--- Data to examine ---
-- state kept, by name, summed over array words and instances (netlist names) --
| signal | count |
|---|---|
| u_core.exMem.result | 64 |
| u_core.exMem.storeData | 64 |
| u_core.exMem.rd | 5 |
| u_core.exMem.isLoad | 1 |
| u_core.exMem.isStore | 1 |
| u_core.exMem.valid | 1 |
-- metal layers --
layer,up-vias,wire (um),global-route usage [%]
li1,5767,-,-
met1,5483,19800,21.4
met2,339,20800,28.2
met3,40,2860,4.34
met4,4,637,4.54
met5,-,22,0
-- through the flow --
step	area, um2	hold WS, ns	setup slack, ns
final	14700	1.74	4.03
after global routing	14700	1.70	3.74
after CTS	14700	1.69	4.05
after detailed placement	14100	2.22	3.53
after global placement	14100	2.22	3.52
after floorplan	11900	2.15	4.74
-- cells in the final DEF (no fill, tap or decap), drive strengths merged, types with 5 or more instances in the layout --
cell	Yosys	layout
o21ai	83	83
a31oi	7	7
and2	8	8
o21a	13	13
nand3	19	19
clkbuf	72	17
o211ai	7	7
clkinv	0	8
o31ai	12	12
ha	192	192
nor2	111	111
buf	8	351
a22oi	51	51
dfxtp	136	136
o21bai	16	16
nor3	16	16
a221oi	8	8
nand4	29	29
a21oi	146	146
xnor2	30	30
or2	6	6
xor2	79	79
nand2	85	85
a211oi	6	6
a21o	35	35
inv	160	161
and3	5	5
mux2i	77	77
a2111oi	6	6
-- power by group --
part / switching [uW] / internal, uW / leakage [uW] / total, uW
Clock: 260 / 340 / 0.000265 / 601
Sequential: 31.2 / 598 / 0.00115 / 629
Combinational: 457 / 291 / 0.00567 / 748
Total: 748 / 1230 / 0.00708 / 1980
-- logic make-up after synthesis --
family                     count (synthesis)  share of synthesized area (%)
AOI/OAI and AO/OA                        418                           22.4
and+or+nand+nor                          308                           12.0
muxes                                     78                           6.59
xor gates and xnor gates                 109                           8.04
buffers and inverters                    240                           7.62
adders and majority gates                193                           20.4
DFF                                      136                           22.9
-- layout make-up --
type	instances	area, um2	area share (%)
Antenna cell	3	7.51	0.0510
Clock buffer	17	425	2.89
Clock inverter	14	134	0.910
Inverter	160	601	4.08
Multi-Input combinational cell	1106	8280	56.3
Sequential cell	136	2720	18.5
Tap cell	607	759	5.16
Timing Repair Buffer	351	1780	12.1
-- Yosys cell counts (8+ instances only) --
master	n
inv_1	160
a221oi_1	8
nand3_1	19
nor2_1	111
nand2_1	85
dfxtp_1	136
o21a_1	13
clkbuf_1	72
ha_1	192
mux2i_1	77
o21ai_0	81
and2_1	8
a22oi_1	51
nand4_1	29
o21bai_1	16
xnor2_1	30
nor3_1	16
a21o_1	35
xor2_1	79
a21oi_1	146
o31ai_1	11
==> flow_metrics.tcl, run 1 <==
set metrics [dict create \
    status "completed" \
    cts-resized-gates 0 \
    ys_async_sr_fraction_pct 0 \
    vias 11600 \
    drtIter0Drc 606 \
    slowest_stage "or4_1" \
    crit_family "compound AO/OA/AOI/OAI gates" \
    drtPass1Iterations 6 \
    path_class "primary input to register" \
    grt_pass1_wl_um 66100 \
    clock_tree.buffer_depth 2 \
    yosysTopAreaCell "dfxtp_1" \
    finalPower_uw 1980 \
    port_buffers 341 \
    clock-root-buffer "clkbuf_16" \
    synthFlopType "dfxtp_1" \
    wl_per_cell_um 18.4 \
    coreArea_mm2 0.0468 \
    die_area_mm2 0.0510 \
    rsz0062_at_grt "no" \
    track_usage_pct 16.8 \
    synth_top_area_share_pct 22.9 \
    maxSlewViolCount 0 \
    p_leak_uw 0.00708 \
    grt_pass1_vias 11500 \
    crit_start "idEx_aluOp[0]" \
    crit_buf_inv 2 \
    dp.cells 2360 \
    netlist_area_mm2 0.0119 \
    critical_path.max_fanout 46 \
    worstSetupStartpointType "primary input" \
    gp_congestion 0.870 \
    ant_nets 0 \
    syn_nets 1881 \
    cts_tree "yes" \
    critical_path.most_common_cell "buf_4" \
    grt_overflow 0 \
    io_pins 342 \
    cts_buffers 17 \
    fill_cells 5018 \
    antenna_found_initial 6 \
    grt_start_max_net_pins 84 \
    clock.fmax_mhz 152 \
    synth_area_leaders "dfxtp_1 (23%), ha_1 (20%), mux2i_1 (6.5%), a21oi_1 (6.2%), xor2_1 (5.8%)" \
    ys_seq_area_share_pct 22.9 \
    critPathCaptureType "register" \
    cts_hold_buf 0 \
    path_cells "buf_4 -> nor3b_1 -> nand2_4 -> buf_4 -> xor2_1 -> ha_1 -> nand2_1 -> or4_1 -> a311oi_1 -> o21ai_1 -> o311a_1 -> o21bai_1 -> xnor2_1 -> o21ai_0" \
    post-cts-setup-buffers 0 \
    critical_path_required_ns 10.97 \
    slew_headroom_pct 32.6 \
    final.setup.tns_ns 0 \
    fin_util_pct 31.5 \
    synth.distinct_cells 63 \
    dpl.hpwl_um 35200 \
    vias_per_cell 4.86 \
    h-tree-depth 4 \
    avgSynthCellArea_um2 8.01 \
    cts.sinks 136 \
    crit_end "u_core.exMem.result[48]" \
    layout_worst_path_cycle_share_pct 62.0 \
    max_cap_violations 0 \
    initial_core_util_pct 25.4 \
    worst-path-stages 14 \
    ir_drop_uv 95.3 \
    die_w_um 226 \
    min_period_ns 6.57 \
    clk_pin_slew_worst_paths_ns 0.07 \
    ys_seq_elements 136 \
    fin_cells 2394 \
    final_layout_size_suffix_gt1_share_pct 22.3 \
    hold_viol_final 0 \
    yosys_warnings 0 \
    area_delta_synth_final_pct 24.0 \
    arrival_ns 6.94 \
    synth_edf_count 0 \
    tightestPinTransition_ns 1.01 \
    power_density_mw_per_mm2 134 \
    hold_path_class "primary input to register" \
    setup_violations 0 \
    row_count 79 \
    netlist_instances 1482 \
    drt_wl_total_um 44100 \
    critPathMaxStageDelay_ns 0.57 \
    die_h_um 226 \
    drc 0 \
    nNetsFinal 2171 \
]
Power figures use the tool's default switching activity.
File: config.mk
export PLATFORM = sky130hd
export DESIGN_NAME = memoryStage_flat
export DESIGN_NICKNAME = d
export VERILOG_FILES = /design/src/design/cpuPkg.sv /design/src/design/stageIfs.sv /design/src/design/memoryStage.sv /design/src/flat_wrapper.sv
export SDC_FILE = /design/constraint.sdc
export NUM_CORES = 1
export LEC_CHECK = 0
export BUFFER_PORTS_ARGS = -buffer_cell sky130_fd_sc_hd__buf_2
export CORE_AREA = 2 2 154 156
export CTS_CLUSTER_DIAMETER = 50
export CTS_CLUSTER_SIZE = 28
export DETAILED_ROUTE_END_ITERATION = 10
export DIE_AREA = 0 0 156 158
export SLEW_MARGIN = 10
export SYNTH_ARGS = -nofsm -noshare
export SYNTH_HDL_FRONTEND = slang
export SYNTH_SLANG_ARGS = --single-unit
File: constraint.sdc
create_clock -name clk -period 1.9 [get_ports clk]
set_input_delay 0.38 -clock clk [delete_from_list [all_inputs] [get_ports clk]]
set_output_delay 0.38 -clock clk [all_outputs]
set_load 0.02 [all_outputs]
File: src/design/cpuPkg.sv
// widths, opcodes, ALU operation codes and instruction field helpers
// opcodes follow the LEGv8 encodings, immediate forms ignore opcode bit 0
// ALU immediates are zero-extended, data offsets are sign-extended
`default_nettype none

package cpuPkg;

  localparam int xlen    = 64;
  localparam int instrW  = 32;
  localparam int regIdxW = 5;
  localparam int pcStep  = 4;

  typedef logic [xlen-1:0]    wordT;
  typedef logic [regIdxW-1:0] regIdxT;
  typedef logic [instrW-1:0]  instrT;

  // reads as zero, writes dropped
  localparam regIdxT zeroReg = 5'd31;

  // register-register forms
  localparam logic [10:0] opAdd  = 11'b10001011000;
  localparam logic [10:0] opSub  = 11'b11001011000;
  localparam logic [10:0] opAnd  = 11'b10001010000;
  localparam logic [10:0] opOrr  = 11'b10101010000;
  localparam logic [10:0] opEor  = 11'b11001010000;
  // immediate forms, bit 0 is don't care
  localparam logic [10:0] opAddi = 11'b10010001000;
  localparam logic [10:0] opSubi = 11'b11010001000;
  localparam logic [10:0] opAndi = 11'b10010010000;
  localparam logic [10:0] opOrri = 11'b10110010000;
  localparam logic [10:0] opEori = 11'b11010010000;
  // data transfer
  localparam logic [10:0] opLdur = 11'b11111000010;
  localparam logic [10:0] opStur = 11'b11111000000;

  typedef enum logic [2:0] {
    aluAdd = 3'd0,
    aluSub = 3'd1,
    aluAnd = 3'd2,
    aluOrr = 3'd3,
    aluEor = 3'd4
  } aluOpE;

  // field extraction
  function automatic logic [10:0] opcodeOf(instrT i);
    return i[31:21];
  endfunction

  function automatic regIdxT rmOf(instrT i);
    return i[20:16];
  endfunction

  function automatic regIdxT rnOf(instrT i);
    return i[9:5];
  endfunction

  function automatic regIdxT rdOf(instrT i);
    return i[4:0];
  endfunction

  // 12-bit ALU immediate, zero-extended
  function automatic wordT aluImmOf(instrT i);
    return {{(xlen-12){1'b0}}, i[21:10]};
  endfunction

  // 9-bit data offset, sign-extended
  function automatic wordT offsetOf(instrT i);
    return {{(xlen-9){i[20]}}, i[20:12]};
  endfunction

endpackage

`default_nettype wire
File: src/design/stageIfs.sv
// inter-stage buses of the pipeline, no handshake
// valid is a level marking a real instruction in the stage
// src side is the registered output of the earlier stage
`timescale 1ns/100ps
`default_nettype none


interface exMemBus;
  import cpuPkg::*;

  logic   valid;
  // ALU result, or the address for loads and stores
  wordT   result;
  wordT   storeData;
  regIdxT rd;
  logic   isLoad;
  logic   isStore;

  modport src (
    output valid, result, storeData, rd, isLoad, isStore
  );

  modport dst (
    input valid, result, storeData, rd, isLoad, isStore
  );
endinterface

`default_nettype wire

File: src/design/memoryStage.sv
// data port drive and MEM/WB register
// daddr, dataOut and the strobes are combinational from EX/MEM
// dataIn is sampled at the end of the load's memory cycle
// writeback outputs come straight from MEM/WB
`timescale 1ns/100ps
`default_nettype none

module memoryStage (
  input  logic           clk,
  input  logic           rstN,
  exMemBus.dst           exMem,
  output cpuPkg::wordT   daddr,
  output cpuPkg::wordT   dataOut,
  output logic           dataWrEn,
  output logic           dataRdEn,
  input  cpuPkg::wordT   dataIn,
  output logic           wbEn,
  output cpuPkg::regIdxT wbIdx,
  output cpuPkg::wordT   wbData
);
  import cpuPkg::*;

  // address is the ALU result
  assign daddr    = exMem.result;
  assign dataOut  = exMem.storeData;
  // strobes only for real instructions
  assign dataWrEn = exMem.valid && exMem.isStore;
  assign dataRdEn = exMem.valid && exMem.isLoad;

  // stores write no register
  always_ff @(posedge clk) begin
    if (!rstN) begin
      wbEn <= 1'b0;
    end else begin
      wbEn <= exMem.valid && !exMem.isStore;
    end
  end

  // loaded word or ALU result
  always_ff @(posedge clk) begin
    wbIdx  <= exMem.rd;
    wbData <= exMem.isLoad ? dataIn : exMem.result;
  end

endmodule

`default_nettype wire

File: src/flat_wrapper.sv
// flat-port wrapper written by rule: the top's interface ports become plain ports
module memoryStage_flat import cpuPkg::*;
  (clk, rstN, daddr, dataOut, dataWrEn, dataRdEn, dataIn, wbEn, wbIdx, wbData, exMem_valid, exMem_result, exMem_storeData, exMem_rd, exMem_isLoad, exMem_isStore);
  exMemBus exMem_i ();
  input  logic clk;
  input  logic rstN;
  output cpuPkg::wordT daddr;
  output cpuPkg::wordT dataOut;
  output logic dataWrEn;
  output logic dataRdEn;
  input  cpuPkg::wordT dataIn;
  output logic wbEn;
  output cpuPkg::regIdxT wbIdx;
  output cpuPkg::wordT wbData;
  input wire logic [$bits(exMem_i.valid)-1:0] exMem_valid;
  input wire logic [$bits(exMem_i.result)-1:0] exMem_result;
  input wire logic [$bits(exMem_i.storeData)-1:0] exMem_storeData;
  input wire logic [$bits(exMem_i.rd)-1:0] exMem_rd;
  input wire logic [$bits(exMem_i.isLoad)-1:0] exMem_isLoad;
  input wire logic [$bits(exMem_i.isStore)-1:0] exMem_isStore;
  assign exMem_i.valid = exMem_valid;
  assign exMem_i.result = exMem_result;
  assign exMem_i.storeData = exMem_storeData;
  assign exMem_i.rd = exMem_rd;
  assign exMem_i.isLoad = exMem_isLoad;
  assign exMem_i.isStore = exMem_isStore;
  memoryStage u_core (.clk(clk), .rstN(rstN), .exMem(exMem_i), .daddr(daddr), .dataOut(dataOut), .dataWrEn(dataWrEn), .dataRdEn(dataRdEn), .dataIn(dataIn), .wbEn(wbEn), .wbIdx(wbIdx), .wbData(wbData));
endmodule
==> impl_metrics.ini, run 1 <==
[synth]
ys_warn_count = 0
synth_cells = 272
yosys.area.top_type = dfxtp_1
synth.avg_cell_area_sq_um = 12.4
syn_nets = 474
netlist_top_cells_count = buf_4, dfxtp_1, mux2_4
ys_seq_elements = 70
syn-cell-area_sq_mm = 0.00336
synth_top_area_frac = 0.417
ys.flop_type = dfxtp_1
synth_edf_count = 0
async_flop_share = 0
synth_cell_types = 8
synthMostInstantiatedCell = buf_4
yosysSeqAreaShare = 0.417
synthTopCellsByArea = dfxtp_1, buf_4, mux2_4

[worst_setup_path]
cp-end-kind = output pin
crit_path_cell_trace = buf_4 > and2_1 > buf_2
arrival_ns = 0.96
cp_max_fo = 15
cp-start-kind = primary input
required_ns = 1.52
cp_slowest_stage_delay_ns = 0.25
critPathSlowestCell = buf_4
crit_type = primary input to output pin

[die]
die_x_microns = 156
start_util = 0.146
dieArea_sq_mm = 0.0246
fp.dieH_microns = 158
core_sq_mm = 0.0231
rows = 56
ioPinCount = 402

[global_route]
grt_pass1_wl_microns = 13000
antenna_found_initial = 0
grt_pass1_vias = 2074
overflow = 0
grt_use_total = 0.0770
grt_max_degree = 27

[finish]
post-route-cell-area_sq_mm = 0.00439
antenna_cells = 0
fin_cells = 717
syn_to_final_growth_pct = 30.6
fin_nets = 625
drive_gt1_frac = 0.829

[placement]
gp_congestion = 0.744
placed_area_sq_mm = 0.00410
hpwlAfterDp_microns = 8570
dp_worst_setup_slack_ns = 0.500
io_buffers = 273
placed_cells = 702

[outcome]
status = finished clean

[clock_tree]
postCtsHoldBufs = 0
root_buffer = clkbuf_16
htreeDepth = 3
tritoncts = yes
clock-sinks = 70
clkTransAtPathRegs_ns = 0.06
cts_buffers = 9
ctsResizeCount = 0
cts_max_path_buffers = 2
post-cts-setup-buffers = 0

[power_and_ir_drop]
p_per_area_mw_per_mm2 = 939
p_leak_uw = 0.00230
peakVddDrop_uv = 334

[timing]
hold_viol = 0
period_share = 0.704
worst_pin_slew_ns = 0.261
setup_tns_ns = 0
grt_setup_unrepaired = no
timing.hold.ws_ns = 0.143
relSlewSlack = 0.826
maxSlewViolCount = 0
setup_viol_count_final = 0
min_period_ns = 1.34
worst_slack_ns = 0.563
fmax_ghz = 0.748

[routing]
first_iter_violations = 73
via_count = 2290
post-route-drc-count = 0
drt-total-wl_microns = 10400
post_drt_via_cell_ratio = 3.19
post_drt_wl_per_cell_microns = 14.5
drt_first_pass_iters = 3
ant_nets = 0

[min_path]
holdCritPathClass = primary input to register

[run]
maxCapViolCount = 0
[placed cells by master (no fill, tap or decap)]
cell / n
buf_4: 1
buf_2: 272
and2_1: 2
bufinv_16: 1
dfxtp_1: 70
clkinv_4: 1
clkinv_2: 2
and3b_1: 1
clkbuf_16: 9
mux2_2: 15
buf_12: 2
mux2_4: 49
clkinvlp_4: 2
[flip-flops by register name, indices dropped and copies added, names as in the netlist]
| name | count |
|---|---|
| u_core.wbIdx | 5 |
| u_core.wbData | 64 |
| u_core.wbEn | 1 |
[layer usage]
metal | GRT usage | wire (microns) | up-vias
met3 | 0.0331 | 1110 | 46
met2 | 0.138 | 5410 | 174
met4 | 0.0603 | 486 | 0
met5 | 0 | 0 | -
met1 | 0.0678 | 3380 | 1013
li1 | - | - | 1057
[cell families (layout without fill, tap and decap cells)]
| group | count (synthesis) | after routing | share of synthesized area |
|---|---|---|---|
| mux | 64 | 64 | 0.269 |
| buf+inv | 135 | 290 | 0.308 |
| simple gates | 3 | 3 | 0.00633 |
| flops | 70 | 70 | 0.417 |
[final cells by class]
class,count,area (sq um)
Clock buffer,9,225
Clock inverter,6,63.8
Fill cell,2532,18700
Multi-Input combinational cell,67,926
Sequential cell,70,1400
Tap cell,290,363
Timing Repair Buffer,275,1410
[path summary, 6_finish.rpt]
check | start | endpoint | slack (ns) | cells after the start
worst max-delay path | exMem_isLoad | dataRdEn | 0.56 | 3
worst min-delay path | exMem_rd[0] | u_core.wbIdx[0] | 0.14 | 1
[power breakdown]
group	total (uW)	switching, uW	internal [uW]	leakage (uW)
logic	821	445	376	0.00157
registers	1610	29.6	1580	0.000590
clock network	1690	682	1010	0.000137
[worst max-delay path, delay by kind of cell]
kind                   cells  cell delay (ns)
buffers and inverters      2             0.41
AND/OR/NAND/NOR            1             0.17
[metrics by stage]
| step | power (uW) | utilization |
|---|---|---|
| floorplan | 2390 | - |
| finish | 4120 | 0.190 |
| CTS | 4240 | 0.190 |
| global route | 4330 | 0.190 |
| detailed placement | 2480 | 0.178 |
| global placement | 2470 | 0.178 |
(Power assumes the default switching activity.)
==> inputs of run 2 (changes only) <==
--- a/config.mk
+++ b/config.mk
@@ -6,11 +6,11 @@
 export NUM_CORES = 1
 export LEC_CHECK = 0
 export BUFFER_PORTS_ARGS = -buffer_cell sky130_fd_sc_hd__buf_2
-export CORE_AREA = 2 2 154 156
+export CORE_AREA = 2 2 156 158
 export CTS_CLUSTER_DIAMETER = 50
 export CTS_CLUSTER_SIZE = 28
 export DETAILED_ROUTE_END_ITERATION = 10
-export DIE_AREA = 0 0 156 158
+export DIE_AREA = 0 0 158 160
 export SLEW_MARGIN = 10
 export SYNTH_ARGS = -nofsm -noshare
 export SYNTH_HDL_FRONTEND = slang
==> constraint.sdc (replaced) <==
create_clock -name clk -period 1.3 [get_ports clk]
set_input_delay 0.26 -clock clk [delete_from_list [all_inputs] [get_ports clk]]
set_output_delay 0.26 -clock clk [all_outputs]
set_load 0.02 [all_outputs]
==> run 2 against run 1 <==
Compared with the run above: critical path depth fell by 2; highest routed layer unchanged; combinational power rose by 49%; via count rose by 1.9%; clock power rose by 47%; global-route usage fell by 0.14 points; sequential power rose by 47%; non-clock buffer count rose by 8; power rose by 47%.
==> impl_metrics.ini, run 2 (synthesis results as in run 1) <==
[worst_setup_path]
required_ns = 1.04
cp-end-kind = output pin
cp_max_fo = 1
cp-start-kind = register
cp_slowest_stage_delay_ns = 0.32
crit_type = register to output pin
crit_path_cell_trace = buf_2
crit_family = flip-flops
worst-path-buf-inv = 1
critPathSlowestCell = dfxtp_1
arrival_ns = 0.90

[clock_tree]
post-cts-setup-buffers = 0
cts_max_path_buffers = 2
clkTransAtPathRegs_ns = 0.07
clock-sinks = 70
cts_buffers = 9
tritoncts = yes
root_buffer = clkbuf_16
htreeDepth = 3

[timing]
timing.hold.ws_ns = 0.0337
maxSlewViolCount = 0
setup_viol_count_final = 0
worst_pin_slew_ns = 0.262
grt_setup_unrepaired = no
setup_tns_ns = 0
hold_viol = 0
period_share = 0.891
min_period_ns = 1.16
fmax_ghz = 0.863
relSlewSlack = 0.825

[routing]
drt_first_pass_iters = 3
post_drt_via_cell_ratio = 3.07
via_count = 2334
post-route-drc-count = 0
first_iter_violations = 48
drt-total-wl_microns = 10300
post_drt_wl_per_cell_microns = 13.6
ant_nets = 0

[placement]
gp_congestion = 0.740
io_buffers = 273
hpwlAfterDp_microns = 8770

[global_route]
grt_pass1_vias = 2198
grt_use_total = 0.0756
grt_max_degree = 32
overflow = 0
antenna_found_initial = 1
grt_pass1_wl_microns = 13200

[finish]
fin_util = 0.190
largest_registers = u_core.wbData: 64 flops, u_core.wbIdx: 5 flops, u_core.wbEn: 1 flops
drive_gt1_frac = 0.826
largest-register = u_core.wbData
final_cell_mix = buf_2, dfxtp_1, mux2_4
syn_to_final_growth_pct = 34.5
fin_nets = 633
largest_reg_flops = 64
final_common_cell = buf_2
antenna_cells = 0

[outcome]
status = finished clean

[min_path]
whs_path_depth = 1
hold_start = exMem_rd[3]
holdCritPathClass = primary input to register
worst_hold_path.endpoint = u_core.wbIdx[3]

[die]
fp.dieH_microns = 160
rows = 57
dieArea_sq_mm = 0.0253
start_util = 0.141
ioPinCount = 402
core_sq_mm = 0.0238
die_x_microns = 158

[run]
maxCapViolCount = 0

[power_and_ir_drop]
peakVddDrop_uv = 347
p_leak_uw = 0.00235
p_per_area_mw_per_mm2 = 1340
run 2: layout make-up:
class | instances | area, sq um
Clock buffer | 9 | 225
Sequential cell | 70 | 1400
Clock inverter | 7 | 73.8
Multi-Input combinational cell | 67 | 926
Fill cell | 2665 | 19300
Tap cell | 324 | 405
Timing Repair Buffer | 283 | 1490
run 2: timing repair:
action / in CTS / in global routing
hold buffers: 3 / 0
resized for setup: 0 / 0
hold endpoints to repair: 3 / 0
run 2: layer usage:
layer  routed length (microns)  track usage
met5                         0            0
met4                       598       0.0590
met3                      1260       0.0358
met2                      5370        0.141
met1                      3100       0.0579
run 2: how the worst max path moves through the flow:
stage,start,end,slack [ns],cells after the start
after global routing,u_core.wbData[62],wbData[62],0.10,1
after floorplan,exMem_isLoad,dataRdEn,0.25,3
after detailed placement,exMem_isLoad,u_core.wbData[60],0.12,4
final,u_core.wbData[62],wbData[62],0.14,1
after global placement,exMem_isLoad,u_core.wbData[60],0.15,4
after CTS,u_core.wbData[62],wbData[62],0.1,1
run 2: stage by stage:
stage          area, sq um  std cells  total power [uW]  setup slack [ns]
6_report              4520        760              6060             0.142
5_1_grt               4520        760              6370             0.101
4_1_cts               4520        760              6230            0.0951
3_5_place_dp          4190        741              3640             0.125
3_3_place_gp          4190        741              3620             0.148
2_1_floorplan         3360        272              3490             0.251
run 2: report_power, final:
group	leakage (uW)	internal [uW]	total (uW)	switching [uW]
clock network	0.000146	1490	2480	991
logic	0.00161	570	1220	648
registers	0.000590	2310	2360	43.5
==> inputs of run 3 (changes only) <==
--- a/config.mk
+++ b/config.mk
@@ -11,6 +11,7 @@
 export CTS_CLUSTER_SIZE = 28
 export DETAILED_ROUTE_END_ITERATION = 10
 export DIE_AREA = 0 0 158 160
+export PLACE_DENSITY = 0.48
 export SLEW_MARGIN = 10
 export SYNTH_ARGS = -nofsm -noshare
 export SYNTH_HDL_FRONTEND = slang
==> run 3 against run 2 <==
Compared with the run above: first-iteration DRC count is 33% higher; sequential power hardly changed; sequential cell count stayed put; non-clock buffer count is 5 lower; fmax down 0.12%; worst hold slack got worse by 0.012 ns; die area unchanged; via count up 0.39%; critical path depth is the same; core utilization fell by 0.20 points; sequential share of layout area up 0.34 points; worst setup slack got worse by 0.0014 ns; largest cell class unchanged.
==> impl_metrics.ini, run 3 (synthesis results as in run 1) <==
[global_route]
grt_pass1_wl_microns = 13700
grt_max_degree = 28
overflow = 0
grt_pass1_vias = 2229
grt_use_total = 0.0781
antenna_found_initial = 0

[clock_tree]
post-cts-setup-buffers = 0
tritoncts = yes
root_buffer = clkbuf_16
postCtsHoldBufs = 1
ctsResizeCount = 0
cts_max_path_buffers = 2
clock-sinks = 70
clkTransAtPathRegs_ns = 0.07
cts_buffers = 9
htreeDepth = 3

[timing]
min_period_ns = 1.16
worst_pin_slew_ns = 0.243
period_share = 0.892
grt_setup_unrepaired = no
setup_tns_ns = 0
fmax_ghz = 0.862
hold_viol = 0
relSlewSlack = 0.838
setup_viol_count_final = 0
maxSlewViolCount = 0

[die]
rows = 57
core_sq_mm = 0.0238
dieArea_sq_mm = 0.0253
fp.dieH_microns = 160
ioPinCount = 402
die_x_microns = 158
start_util = 0.141

[finish]
largest_reg_flops = 64
largest_registers = u_core.wbData: 64 flops, u_core.wbIdx: 5 flops, u_core.wbEn: 1 flops
final_cell_mix = buf_2, dfxtp_1, mux2_4
final_common_cell = buf_2
fin_cells = 755
post-route-cell-area_sq_mm = 0.00447
fin_nets = 628
antenna_cells = 0
syn_to_final_growth_pct = 33.1
largest-register = u_core.wbData
drive_gt1_frac = 0.828

[worst_setup_path]
cp-end-kind = output pin
crit_family = flip-flops
crit_path_cell_trace = buf_2
arrival_ns = 0.90
cp.depth = 1
cp-start-kind = register
critPathSlowestCell = dfxtp_1
required_ns = 1.04
worst-path-buf-inv = 1
startpoint = u_core.wbData[60]
cp_max_fo = 1
cp_slowest_stage_delay_ns = 0.35
crit_type = register to output pin

[power_and_ir_drop]
p_leak_uw = 0.00232
peakVddDrop_uv = 489
p_per_area_mw_per_mm2 = 1370
finalPower_uw = 6140

[outcome]
status = finished clean

[routing]
drt-total-wl_microns = 10700
drt_first_pass_iters = 2
post_drt_via_cell_ratio = 3.10
post-route-drc-count = 0
ant_nets = 0
first_iter_violations = 64
post_drt_wl_per_cell_microns = 14.2
via_count = 2343

[min_path]
hold_start = exMem_rd[4]
holdCritPathClass = primary input to register
whs_path_depth = 1

[placement]
placed_cells = 738
placed_area_sq_mm = 0.00416
io_buffers = 273
hpwlAfterDp_microns = 8880
gp_congestion = 0.721

[run]
maxCapViolCount = 0
==> run 3: changes by cell type in the layout (fill, tap and decap cells not counted), sizes merged <==
cell,before,now
clkinv,4,1
dlygate4sd3,3,1
buf,280,277
clkinvlp,1,2
inv,1,3
==> run 3: worst paths after layout <==
path / end / slack (ns)
setup / recovery: wbData[60] / 0.14
hold / removal: u_core.wbIdx[4] / 0.02
==> run 3: layout make-up <==
class | count | area, sq um
Clock inverter | 7 | 80.1
Clock buffer | 9 | 225
Sequential cell | 70 | 1400
Fill cell | 2680 | 19300
Timing Repair Buffer | 278 | 1430
Tap cell | 324 | 405
Multi-Input combinational cell | 67 | 926
==> run 3: stage by stage <==
stage	setup slack (ns)	utilization	hold slack, ns
floorplan	0.251	-	0.288
detailed placement	0.0990	0.174	0.364
global placement	0.108	0.174	0.364
finish	0.140	0.188	0.0221
CTS	0.0608	0.188	0.000447
global route	0.0795	0.188	0.00489
==> run 3: layer usage <==
layer	vias to the layer above	wire (microns)	track usage
li1	1064	-	-
met1	1047	3360	0.0648
met2	187	5610	0.147
met3	45	1260	0.0326
met4	0	454	0.0528
met5	-	0	0
==> run 3: report_power, final <==
part	internal [uW]	switching, uW
combinational	556	649
sequential	2310	40.2
clock	1510	1070
total	4380	1760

--- What is being asked ---
For this exercise, please output exactly the lines above starting at the line with "signal | count |" and ending at the line with "AOI/OAI and AO/OA", ends included.

--- Response ---
| signal | count |
|---|---|
| u_core.exMem.result | 64 |
| u_core.exMem.storeData | 64 |
| u_core.exMem.rd | 5 |
| u_core.exMem.isLoad | 1 |
| u_core.exMem.isStore | 1 |
| u_core.exMem.valid | 1 |
-- metal layers --
layer,up-vias,wire (um),global-route usage [%]
li1,5767,-,-
met1,5483,19800,21.4
met2,339,20800,28.2
met3,40,2860,4.34
met4,4,637,4.54
met5,-,22,0
-- through the flow --
step	area, um2	hold WS, ns	setup slack, ns
final	14700	1.74	4.03
after global routing	14700	1.70	3.74
after CTS	14700	1.69	4.05
after detailed placement	14100	2.22	3.53
after global placement	14100	2.22	3.52
after floorplan	11900	2.15	4.74
-- cells in the final DEF (no fill, tap or decap), drive strengths merged, types with 5 or more instances in the layout --
cell	Yosys	layout
o21ai	83	83
a31oi	7	7
and2	8	8
o21a	13	13
nand3	19	19
clkbuf	72	17
o211ai	7	7
clkinv	0	8
o31ai	12	12
ha	192	192
nor2	111	111
buf	8	351
a22oi	51	51
dfxtp	136	136
o21bai	16	16
nor3	16	16
a221oi	8	8
nand4	29	29
a21oi	146	146
xnor2	30	30
or2	6	6
xor2	79	79
nand2	85	85
a211oi	6	6
a21o	35	35
inv	160	161
and3	5	5
mux2i	77	77
a2111oi	6	6
-- power by group --
part / switching [uW] / internal, uW / leakage [uW] / total, uW
Clock: 260 / 340 / 0.000265 / 601
Sequential: 31.2 / 598 / 0.00115 / 629
Combinational: 457 / 291 / 0.00567 / 748
Total: 748 / 1230 / 0.00708 / 1980
-- logic make-up after synthesis --
family                     count (synthesis)  share of synthesized area (%)
AOI/OAI and AO/OA                        418                           22.4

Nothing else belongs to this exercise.